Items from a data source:
.....
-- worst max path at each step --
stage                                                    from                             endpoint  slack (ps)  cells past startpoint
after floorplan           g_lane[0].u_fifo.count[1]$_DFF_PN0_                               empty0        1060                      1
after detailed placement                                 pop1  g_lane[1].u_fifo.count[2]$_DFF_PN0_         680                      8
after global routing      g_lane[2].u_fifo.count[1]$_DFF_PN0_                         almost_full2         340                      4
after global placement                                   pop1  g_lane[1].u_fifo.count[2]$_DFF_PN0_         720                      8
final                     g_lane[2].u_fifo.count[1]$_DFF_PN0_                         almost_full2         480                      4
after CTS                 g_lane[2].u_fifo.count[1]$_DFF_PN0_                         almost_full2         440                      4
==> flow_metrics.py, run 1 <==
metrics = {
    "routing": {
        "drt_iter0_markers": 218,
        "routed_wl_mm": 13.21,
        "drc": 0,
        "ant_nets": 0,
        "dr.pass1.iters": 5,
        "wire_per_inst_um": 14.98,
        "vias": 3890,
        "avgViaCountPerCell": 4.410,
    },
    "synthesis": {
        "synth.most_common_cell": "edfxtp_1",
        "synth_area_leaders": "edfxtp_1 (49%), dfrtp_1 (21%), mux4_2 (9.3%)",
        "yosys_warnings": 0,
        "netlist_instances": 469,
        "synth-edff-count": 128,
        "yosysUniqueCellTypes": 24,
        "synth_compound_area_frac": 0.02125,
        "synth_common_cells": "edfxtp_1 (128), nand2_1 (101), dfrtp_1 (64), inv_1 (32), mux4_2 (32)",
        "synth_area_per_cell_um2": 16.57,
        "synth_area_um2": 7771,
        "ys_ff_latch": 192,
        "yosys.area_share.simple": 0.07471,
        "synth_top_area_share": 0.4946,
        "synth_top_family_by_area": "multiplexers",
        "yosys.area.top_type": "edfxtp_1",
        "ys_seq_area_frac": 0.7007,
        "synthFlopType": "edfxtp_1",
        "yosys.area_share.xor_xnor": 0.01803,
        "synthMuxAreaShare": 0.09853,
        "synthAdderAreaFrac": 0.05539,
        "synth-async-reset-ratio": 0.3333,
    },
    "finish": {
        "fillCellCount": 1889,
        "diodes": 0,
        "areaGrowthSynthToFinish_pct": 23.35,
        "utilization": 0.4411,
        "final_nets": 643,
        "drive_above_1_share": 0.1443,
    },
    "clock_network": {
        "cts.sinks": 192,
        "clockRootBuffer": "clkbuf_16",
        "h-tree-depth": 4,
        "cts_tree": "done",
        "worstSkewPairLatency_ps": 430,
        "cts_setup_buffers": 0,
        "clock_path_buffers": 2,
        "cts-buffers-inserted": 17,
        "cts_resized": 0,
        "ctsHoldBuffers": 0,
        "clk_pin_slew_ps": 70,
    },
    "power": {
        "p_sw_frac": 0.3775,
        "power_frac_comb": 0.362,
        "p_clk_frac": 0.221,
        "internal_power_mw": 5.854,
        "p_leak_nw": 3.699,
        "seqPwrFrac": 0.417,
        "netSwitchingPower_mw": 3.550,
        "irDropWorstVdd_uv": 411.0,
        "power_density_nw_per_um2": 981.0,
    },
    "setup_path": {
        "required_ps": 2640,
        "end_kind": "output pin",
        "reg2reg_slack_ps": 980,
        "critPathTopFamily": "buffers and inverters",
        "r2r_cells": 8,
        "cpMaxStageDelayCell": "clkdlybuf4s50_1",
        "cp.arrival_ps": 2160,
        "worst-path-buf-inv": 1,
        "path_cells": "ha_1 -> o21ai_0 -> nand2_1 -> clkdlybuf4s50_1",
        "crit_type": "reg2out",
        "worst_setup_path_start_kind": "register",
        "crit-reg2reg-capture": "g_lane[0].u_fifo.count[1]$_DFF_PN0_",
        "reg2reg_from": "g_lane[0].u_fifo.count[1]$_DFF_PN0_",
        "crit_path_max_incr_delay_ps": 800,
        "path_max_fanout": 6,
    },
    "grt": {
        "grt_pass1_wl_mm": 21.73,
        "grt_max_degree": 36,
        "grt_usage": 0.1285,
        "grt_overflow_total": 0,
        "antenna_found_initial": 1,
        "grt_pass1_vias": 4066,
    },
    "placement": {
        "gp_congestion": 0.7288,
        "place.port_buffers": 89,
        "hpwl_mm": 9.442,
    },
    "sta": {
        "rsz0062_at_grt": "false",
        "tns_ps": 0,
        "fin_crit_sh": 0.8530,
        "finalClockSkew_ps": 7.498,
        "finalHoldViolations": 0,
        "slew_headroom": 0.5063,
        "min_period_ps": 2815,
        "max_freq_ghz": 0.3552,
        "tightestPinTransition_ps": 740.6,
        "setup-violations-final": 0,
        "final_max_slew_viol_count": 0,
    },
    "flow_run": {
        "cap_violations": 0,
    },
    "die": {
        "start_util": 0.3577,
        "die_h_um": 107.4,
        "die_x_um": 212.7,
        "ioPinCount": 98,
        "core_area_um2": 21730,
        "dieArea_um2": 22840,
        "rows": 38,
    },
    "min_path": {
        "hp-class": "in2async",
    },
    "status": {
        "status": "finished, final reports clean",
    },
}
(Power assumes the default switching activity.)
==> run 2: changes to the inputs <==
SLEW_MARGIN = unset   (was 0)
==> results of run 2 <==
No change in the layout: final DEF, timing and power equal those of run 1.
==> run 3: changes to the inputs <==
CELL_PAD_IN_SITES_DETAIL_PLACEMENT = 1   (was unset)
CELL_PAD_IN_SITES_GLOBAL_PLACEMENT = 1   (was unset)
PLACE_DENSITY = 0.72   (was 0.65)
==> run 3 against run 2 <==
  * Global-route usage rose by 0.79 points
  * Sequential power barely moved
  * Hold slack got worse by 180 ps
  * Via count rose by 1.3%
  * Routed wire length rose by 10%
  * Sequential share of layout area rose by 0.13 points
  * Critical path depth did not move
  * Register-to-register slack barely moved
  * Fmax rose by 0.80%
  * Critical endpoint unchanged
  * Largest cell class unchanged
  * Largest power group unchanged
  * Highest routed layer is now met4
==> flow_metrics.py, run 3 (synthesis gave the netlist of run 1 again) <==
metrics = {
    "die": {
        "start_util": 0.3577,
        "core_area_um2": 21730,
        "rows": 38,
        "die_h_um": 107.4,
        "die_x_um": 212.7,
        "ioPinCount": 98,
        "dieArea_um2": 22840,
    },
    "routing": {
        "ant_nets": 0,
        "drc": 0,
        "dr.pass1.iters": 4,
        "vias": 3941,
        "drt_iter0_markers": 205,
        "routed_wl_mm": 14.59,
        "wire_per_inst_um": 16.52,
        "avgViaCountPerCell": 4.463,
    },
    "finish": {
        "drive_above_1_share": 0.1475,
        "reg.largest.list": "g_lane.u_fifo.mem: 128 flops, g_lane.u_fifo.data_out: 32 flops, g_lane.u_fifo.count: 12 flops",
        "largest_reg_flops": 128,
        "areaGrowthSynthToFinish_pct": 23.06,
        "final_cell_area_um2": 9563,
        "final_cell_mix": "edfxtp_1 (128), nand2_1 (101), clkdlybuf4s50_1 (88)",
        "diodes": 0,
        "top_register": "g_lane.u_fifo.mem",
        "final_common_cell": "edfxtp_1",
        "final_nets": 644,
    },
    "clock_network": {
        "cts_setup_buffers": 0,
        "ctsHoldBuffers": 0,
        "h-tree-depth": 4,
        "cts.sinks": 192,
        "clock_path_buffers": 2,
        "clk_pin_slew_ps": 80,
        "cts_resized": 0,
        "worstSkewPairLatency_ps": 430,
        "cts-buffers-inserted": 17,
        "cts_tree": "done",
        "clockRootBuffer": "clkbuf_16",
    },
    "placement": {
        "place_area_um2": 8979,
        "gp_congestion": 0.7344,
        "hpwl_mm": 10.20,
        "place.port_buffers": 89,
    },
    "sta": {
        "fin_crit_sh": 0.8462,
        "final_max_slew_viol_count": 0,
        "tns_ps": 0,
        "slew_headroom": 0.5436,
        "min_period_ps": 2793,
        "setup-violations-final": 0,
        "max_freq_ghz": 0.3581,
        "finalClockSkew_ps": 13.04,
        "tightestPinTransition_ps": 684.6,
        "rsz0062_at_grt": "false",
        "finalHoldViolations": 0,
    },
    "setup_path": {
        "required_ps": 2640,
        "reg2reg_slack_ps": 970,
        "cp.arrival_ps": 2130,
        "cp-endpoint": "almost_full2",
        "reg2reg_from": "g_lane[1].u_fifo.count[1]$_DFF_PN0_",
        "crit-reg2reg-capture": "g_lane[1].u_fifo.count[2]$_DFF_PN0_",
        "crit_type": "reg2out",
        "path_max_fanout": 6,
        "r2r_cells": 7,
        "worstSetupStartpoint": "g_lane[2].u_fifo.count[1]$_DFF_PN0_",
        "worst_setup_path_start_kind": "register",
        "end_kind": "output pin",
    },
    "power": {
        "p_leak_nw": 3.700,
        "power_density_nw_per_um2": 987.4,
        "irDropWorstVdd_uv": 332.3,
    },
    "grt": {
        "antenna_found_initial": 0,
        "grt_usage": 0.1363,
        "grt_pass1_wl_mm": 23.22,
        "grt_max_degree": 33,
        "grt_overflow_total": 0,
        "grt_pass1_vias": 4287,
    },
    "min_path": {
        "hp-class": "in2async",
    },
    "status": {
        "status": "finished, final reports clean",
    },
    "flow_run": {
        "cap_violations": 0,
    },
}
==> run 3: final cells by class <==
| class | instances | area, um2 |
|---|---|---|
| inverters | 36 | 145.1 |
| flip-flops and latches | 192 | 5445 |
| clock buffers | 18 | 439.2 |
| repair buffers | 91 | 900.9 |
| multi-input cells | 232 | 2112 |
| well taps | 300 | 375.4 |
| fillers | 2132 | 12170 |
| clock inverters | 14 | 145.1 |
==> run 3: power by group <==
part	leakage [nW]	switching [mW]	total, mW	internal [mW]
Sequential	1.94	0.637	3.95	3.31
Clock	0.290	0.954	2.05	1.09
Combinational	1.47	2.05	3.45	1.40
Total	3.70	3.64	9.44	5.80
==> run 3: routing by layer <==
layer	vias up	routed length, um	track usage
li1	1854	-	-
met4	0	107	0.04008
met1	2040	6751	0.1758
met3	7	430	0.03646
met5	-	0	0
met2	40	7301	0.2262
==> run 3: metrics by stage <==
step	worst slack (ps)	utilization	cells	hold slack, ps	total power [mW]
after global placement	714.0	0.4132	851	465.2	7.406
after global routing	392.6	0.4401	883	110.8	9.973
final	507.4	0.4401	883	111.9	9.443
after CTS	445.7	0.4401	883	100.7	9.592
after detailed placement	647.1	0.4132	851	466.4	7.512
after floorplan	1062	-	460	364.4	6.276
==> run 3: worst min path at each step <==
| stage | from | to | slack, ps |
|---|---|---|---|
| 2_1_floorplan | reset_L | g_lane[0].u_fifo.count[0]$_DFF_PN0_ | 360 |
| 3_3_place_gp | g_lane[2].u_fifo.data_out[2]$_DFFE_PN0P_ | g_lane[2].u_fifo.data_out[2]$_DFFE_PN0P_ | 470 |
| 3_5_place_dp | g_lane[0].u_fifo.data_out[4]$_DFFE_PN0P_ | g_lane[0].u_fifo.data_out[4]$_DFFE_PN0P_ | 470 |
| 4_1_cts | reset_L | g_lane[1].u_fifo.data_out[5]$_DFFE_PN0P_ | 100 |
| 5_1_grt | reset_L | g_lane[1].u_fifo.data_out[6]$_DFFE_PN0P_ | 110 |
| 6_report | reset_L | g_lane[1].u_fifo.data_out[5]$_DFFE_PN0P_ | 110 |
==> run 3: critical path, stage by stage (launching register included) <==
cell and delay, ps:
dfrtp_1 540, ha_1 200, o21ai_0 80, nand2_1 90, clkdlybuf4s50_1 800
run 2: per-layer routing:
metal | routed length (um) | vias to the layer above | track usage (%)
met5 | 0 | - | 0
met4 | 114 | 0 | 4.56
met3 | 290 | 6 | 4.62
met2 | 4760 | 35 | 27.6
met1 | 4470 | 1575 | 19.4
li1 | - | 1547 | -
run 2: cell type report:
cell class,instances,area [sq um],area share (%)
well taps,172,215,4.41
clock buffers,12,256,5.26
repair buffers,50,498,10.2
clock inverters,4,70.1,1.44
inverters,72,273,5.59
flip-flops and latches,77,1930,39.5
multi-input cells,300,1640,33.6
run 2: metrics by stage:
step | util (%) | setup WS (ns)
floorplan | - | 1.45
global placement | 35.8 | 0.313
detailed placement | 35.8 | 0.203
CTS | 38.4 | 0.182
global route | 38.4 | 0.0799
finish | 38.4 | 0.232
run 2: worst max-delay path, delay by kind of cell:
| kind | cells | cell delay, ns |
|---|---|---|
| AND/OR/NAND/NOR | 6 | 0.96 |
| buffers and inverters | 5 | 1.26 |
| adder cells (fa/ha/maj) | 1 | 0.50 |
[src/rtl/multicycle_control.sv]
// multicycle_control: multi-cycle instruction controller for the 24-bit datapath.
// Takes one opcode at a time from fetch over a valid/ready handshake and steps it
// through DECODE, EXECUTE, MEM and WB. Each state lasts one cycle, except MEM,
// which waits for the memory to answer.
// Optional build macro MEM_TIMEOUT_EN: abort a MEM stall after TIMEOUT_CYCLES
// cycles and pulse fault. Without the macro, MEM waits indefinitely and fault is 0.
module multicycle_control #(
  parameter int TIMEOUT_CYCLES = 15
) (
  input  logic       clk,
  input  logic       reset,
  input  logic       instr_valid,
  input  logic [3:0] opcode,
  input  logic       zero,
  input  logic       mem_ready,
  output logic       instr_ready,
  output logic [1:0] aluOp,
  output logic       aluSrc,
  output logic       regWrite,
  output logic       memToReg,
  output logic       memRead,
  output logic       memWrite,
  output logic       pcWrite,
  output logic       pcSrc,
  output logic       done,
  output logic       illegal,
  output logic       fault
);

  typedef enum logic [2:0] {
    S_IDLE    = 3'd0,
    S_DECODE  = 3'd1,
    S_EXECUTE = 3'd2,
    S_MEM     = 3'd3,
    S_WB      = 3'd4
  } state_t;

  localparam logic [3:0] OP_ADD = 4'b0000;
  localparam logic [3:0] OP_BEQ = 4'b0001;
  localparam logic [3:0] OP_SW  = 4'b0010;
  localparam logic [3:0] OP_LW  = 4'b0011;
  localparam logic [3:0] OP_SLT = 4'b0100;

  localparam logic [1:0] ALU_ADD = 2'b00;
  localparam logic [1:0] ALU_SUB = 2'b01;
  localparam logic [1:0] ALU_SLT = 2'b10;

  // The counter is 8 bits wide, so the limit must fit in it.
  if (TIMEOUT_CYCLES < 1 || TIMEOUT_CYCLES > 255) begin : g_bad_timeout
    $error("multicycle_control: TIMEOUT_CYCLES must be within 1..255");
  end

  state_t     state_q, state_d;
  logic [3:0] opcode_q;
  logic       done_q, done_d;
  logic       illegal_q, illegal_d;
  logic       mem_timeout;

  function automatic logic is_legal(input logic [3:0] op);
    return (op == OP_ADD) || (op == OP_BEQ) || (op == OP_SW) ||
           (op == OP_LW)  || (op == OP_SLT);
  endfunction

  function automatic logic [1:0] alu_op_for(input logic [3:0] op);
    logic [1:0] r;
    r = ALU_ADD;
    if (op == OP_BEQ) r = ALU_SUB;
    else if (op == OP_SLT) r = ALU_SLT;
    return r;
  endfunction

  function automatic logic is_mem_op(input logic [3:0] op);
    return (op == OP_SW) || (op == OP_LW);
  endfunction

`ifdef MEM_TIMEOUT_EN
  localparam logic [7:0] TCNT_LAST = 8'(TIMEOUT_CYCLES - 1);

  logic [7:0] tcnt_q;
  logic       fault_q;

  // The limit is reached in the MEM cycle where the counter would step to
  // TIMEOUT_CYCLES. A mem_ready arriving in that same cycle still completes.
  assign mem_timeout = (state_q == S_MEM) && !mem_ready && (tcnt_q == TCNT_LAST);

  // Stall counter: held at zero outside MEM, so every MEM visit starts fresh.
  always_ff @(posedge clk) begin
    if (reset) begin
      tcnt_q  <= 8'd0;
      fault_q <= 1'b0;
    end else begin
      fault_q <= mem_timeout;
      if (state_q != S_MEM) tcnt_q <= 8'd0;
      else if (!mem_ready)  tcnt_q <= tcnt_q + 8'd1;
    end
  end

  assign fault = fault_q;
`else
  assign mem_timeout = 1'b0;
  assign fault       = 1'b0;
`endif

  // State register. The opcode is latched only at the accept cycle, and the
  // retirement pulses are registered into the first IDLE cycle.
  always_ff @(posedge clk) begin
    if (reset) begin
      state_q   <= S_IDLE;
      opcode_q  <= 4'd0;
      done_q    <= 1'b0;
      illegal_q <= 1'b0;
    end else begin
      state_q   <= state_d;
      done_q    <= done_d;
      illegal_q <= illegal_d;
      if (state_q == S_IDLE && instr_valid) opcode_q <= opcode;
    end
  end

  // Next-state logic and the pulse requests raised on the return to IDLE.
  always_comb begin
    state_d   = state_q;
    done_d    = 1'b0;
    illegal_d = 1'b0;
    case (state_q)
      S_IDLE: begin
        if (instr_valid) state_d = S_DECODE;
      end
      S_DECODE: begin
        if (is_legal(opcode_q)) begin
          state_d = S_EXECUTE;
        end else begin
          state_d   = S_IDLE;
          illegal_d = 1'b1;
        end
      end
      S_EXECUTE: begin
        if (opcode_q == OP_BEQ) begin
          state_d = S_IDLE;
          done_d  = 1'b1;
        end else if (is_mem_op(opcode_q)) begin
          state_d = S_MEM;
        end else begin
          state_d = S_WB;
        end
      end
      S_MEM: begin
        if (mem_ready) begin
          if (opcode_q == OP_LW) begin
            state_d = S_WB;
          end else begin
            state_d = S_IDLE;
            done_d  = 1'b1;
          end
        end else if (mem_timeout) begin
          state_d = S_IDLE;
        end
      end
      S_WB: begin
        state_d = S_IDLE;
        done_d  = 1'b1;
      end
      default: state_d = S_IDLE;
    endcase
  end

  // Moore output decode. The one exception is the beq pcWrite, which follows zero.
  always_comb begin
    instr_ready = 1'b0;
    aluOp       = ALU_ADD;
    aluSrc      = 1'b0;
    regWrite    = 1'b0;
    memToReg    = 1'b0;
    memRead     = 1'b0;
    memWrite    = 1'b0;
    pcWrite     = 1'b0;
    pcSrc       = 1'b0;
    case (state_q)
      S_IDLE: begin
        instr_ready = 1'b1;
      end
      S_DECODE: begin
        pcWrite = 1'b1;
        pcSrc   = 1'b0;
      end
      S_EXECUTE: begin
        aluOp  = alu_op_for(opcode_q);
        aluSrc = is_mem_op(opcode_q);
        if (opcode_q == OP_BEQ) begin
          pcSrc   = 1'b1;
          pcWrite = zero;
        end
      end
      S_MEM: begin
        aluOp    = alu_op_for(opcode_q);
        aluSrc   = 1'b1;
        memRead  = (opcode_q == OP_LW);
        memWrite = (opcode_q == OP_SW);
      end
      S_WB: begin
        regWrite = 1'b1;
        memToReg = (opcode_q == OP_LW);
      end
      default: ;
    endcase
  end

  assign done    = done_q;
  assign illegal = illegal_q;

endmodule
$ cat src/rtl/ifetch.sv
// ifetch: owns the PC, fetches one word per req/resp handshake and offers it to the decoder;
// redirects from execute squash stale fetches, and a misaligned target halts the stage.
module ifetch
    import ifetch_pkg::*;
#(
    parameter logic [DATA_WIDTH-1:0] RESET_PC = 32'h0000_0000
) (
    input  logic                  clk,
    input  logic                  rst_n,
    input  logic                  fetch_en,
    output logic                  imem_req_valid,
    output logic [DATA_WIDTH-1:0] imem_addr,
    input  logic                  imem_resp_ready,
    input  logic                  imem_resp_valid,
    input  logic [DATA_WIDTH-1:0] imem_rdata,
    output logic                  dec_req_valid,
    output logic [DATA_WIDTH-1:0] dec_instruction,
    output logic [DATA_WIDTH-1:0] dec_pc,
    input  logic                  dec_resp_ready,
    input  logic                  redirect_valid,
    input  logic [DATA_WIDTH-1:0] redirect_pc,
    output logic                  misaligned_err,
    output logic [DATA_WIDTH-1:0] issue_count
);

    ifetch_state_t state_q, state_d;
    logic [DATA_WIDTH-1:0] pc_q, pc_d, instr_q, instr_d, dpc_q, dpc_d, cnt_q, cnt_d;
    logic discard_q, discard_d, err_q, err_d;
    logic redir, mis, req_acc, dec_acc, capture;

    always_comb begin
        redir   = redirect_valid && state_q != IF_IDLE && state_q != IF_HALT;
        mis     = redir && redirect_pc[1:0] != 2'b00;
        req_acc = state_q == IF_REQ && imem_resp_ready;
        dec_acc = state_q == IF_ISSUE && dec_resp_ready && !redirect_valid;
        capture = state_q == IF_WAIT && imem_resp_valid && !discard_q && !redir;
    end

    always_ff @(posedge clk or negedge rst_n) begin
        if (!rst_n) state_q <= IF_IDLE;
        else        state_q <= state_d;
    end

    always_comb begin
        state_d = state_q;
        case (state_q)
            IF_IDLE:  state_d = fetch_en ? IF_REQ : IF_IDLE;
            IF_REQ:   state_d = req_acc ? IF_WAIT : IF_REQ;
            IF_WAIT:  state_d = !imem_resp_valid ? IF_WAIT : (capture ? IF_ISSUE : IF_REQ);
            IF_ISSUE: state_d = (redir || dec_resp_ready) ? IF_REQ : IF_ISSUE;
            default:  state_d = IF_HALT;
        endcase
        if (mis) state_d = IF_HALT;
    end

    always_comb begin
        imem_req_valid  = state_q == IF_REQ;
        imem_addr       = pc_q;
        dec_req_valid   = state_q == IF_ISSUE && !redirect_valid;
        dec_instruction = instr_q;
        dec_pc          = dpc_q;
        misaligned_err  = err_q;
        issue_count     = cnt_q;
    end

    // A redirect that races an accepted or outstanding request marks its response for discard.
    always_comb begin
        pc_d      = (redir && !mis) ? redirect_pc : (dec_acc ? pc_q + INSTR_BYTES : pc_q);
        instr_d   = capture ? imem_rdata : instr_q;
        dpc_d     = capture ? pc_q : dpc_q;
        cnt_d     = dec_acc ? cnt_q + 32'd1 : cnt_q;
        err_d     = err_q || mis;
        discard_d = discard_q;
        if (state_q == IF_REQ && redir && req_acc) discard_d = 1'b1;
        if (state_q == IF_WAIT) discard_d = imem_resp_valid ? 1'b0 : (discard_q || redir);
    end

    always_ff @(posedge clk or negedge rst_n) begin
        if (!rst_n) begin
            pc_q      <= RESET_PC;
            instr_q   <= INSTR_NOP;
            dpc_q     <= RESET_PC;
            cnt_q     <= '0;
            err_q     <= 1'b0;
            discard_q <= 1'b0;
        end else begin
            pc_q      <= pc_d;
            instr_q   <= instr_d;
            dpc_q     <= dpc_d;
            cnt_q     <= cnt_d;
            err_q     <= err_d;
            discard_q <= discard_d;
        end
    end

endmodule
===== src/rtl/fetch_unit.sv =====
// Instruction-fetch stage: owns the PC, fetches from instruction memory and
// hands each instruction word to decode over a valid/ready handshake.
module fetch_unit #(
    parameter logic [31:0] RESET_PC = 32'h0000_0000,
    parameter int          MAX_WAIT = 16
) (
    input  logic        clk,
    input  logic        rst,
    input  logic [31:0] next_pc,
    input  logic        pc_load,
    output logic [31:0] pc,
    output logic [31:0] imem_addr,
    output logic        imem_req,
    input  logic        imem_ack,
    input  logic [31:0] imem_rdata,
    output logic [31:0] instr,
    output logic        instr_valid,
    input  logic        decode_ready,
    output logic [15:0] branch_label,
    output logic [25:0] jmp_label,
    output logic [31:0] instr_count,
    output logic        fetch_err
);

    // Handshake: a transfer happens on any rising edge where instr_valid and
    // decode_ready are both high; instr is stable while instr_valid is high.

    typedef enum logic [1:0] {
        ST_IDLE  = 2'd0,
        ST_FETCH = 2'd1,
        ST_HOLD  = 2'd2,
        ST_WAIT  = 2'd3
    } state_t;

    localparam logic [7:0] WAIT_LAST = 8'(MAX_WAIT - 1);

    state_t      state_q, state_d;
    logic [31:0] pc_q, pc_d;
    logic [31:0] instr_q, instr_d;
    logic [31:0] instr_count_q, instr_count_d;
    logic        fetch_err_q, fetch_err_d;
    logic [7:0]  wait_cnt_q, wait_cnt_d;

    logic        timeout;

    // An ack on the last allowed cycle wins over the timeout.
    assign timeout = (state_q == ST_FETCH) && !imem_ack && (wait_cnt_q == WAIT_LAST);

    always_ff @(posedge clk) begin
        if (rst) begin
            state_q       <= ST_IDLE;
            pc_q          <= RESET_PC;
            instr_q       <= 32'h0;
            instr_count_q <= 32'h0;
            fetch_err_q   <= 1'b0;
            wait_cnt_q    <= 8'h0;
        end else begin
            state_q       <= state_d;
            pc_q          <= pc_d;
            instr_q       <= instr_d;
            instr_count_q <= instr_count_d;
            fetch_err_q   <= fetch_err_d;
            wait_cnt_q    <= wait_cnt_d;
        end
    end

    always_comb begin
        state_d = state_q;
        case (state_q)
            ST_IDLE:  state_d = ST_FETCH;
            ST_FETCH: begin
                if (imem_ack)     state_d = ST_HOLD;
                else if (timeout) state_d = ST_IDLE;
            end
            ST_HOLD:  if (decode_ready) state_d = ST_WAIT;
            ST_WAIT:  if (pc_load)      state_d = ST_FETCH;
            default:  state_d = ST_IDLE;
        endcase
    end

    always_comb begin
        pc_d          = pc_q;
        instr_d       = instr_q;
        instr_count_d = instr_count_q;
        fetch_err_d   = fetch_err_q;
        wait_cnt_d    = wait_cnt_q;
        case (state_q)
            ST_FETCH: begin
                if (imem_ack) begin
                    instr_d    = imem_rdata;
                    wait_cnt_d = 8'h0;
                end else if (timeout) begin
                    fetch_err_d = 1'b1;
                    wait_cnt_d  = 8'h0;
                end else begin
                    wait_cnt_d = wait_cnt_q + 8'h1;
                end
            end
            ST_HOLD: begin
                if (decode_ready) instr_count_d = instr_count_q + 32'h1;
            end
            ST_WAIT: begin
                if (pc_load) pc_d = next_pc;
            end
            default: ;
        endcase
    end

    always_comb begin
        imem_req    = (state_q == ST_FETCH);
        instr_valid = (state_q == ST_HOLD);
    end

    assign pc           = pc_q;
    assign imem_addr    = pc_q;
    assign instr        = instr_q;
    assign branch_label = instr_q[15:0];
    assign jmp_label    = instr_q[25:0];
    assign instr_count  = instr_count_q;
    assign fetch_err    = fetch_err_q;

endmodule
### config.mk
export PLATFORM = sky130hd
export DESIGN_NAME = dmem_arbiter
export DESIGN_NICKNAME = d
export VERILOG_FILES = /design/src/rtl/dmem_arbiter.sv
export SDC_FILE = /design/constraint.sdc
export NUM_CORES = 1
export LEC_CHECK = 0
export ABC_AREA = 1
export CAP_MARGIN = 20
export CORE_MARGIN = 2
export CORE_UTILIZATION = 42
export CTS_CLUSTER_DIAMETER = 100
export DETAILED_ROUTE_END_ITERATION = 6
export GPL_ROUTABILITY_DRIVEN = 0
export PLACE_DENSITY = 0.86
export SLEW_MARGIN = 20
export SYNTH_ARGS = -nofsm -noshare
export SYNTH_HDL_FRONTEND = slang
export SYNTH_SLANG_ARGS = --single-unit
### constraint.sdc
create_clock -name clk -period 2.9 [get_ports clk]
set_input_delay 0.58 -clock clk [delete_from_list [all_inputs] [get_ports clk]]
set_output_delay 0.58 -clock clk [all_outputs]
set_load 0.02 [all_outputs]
.....
• _WHAT IS BEING ASKED_: Above are the records; print exactly the lines from the line with "global route | 38.4 | 0.0799" to the line with "inverters | 5 | 1.26 |", including both, and nothing else.

• _SOLUTION TO THIS PROBLEM_:
global route | 38.4 | 0.0799
finish | 38.4 | 0.232
run 2: worst max-delay path, delay by kind of cell:
| kind | cells | cell delay, ns |
|---|---|---|
| AND/OR/NAND/NOR | 6 | 0.96 |
| buffers and inverters | 5 | 1.26 |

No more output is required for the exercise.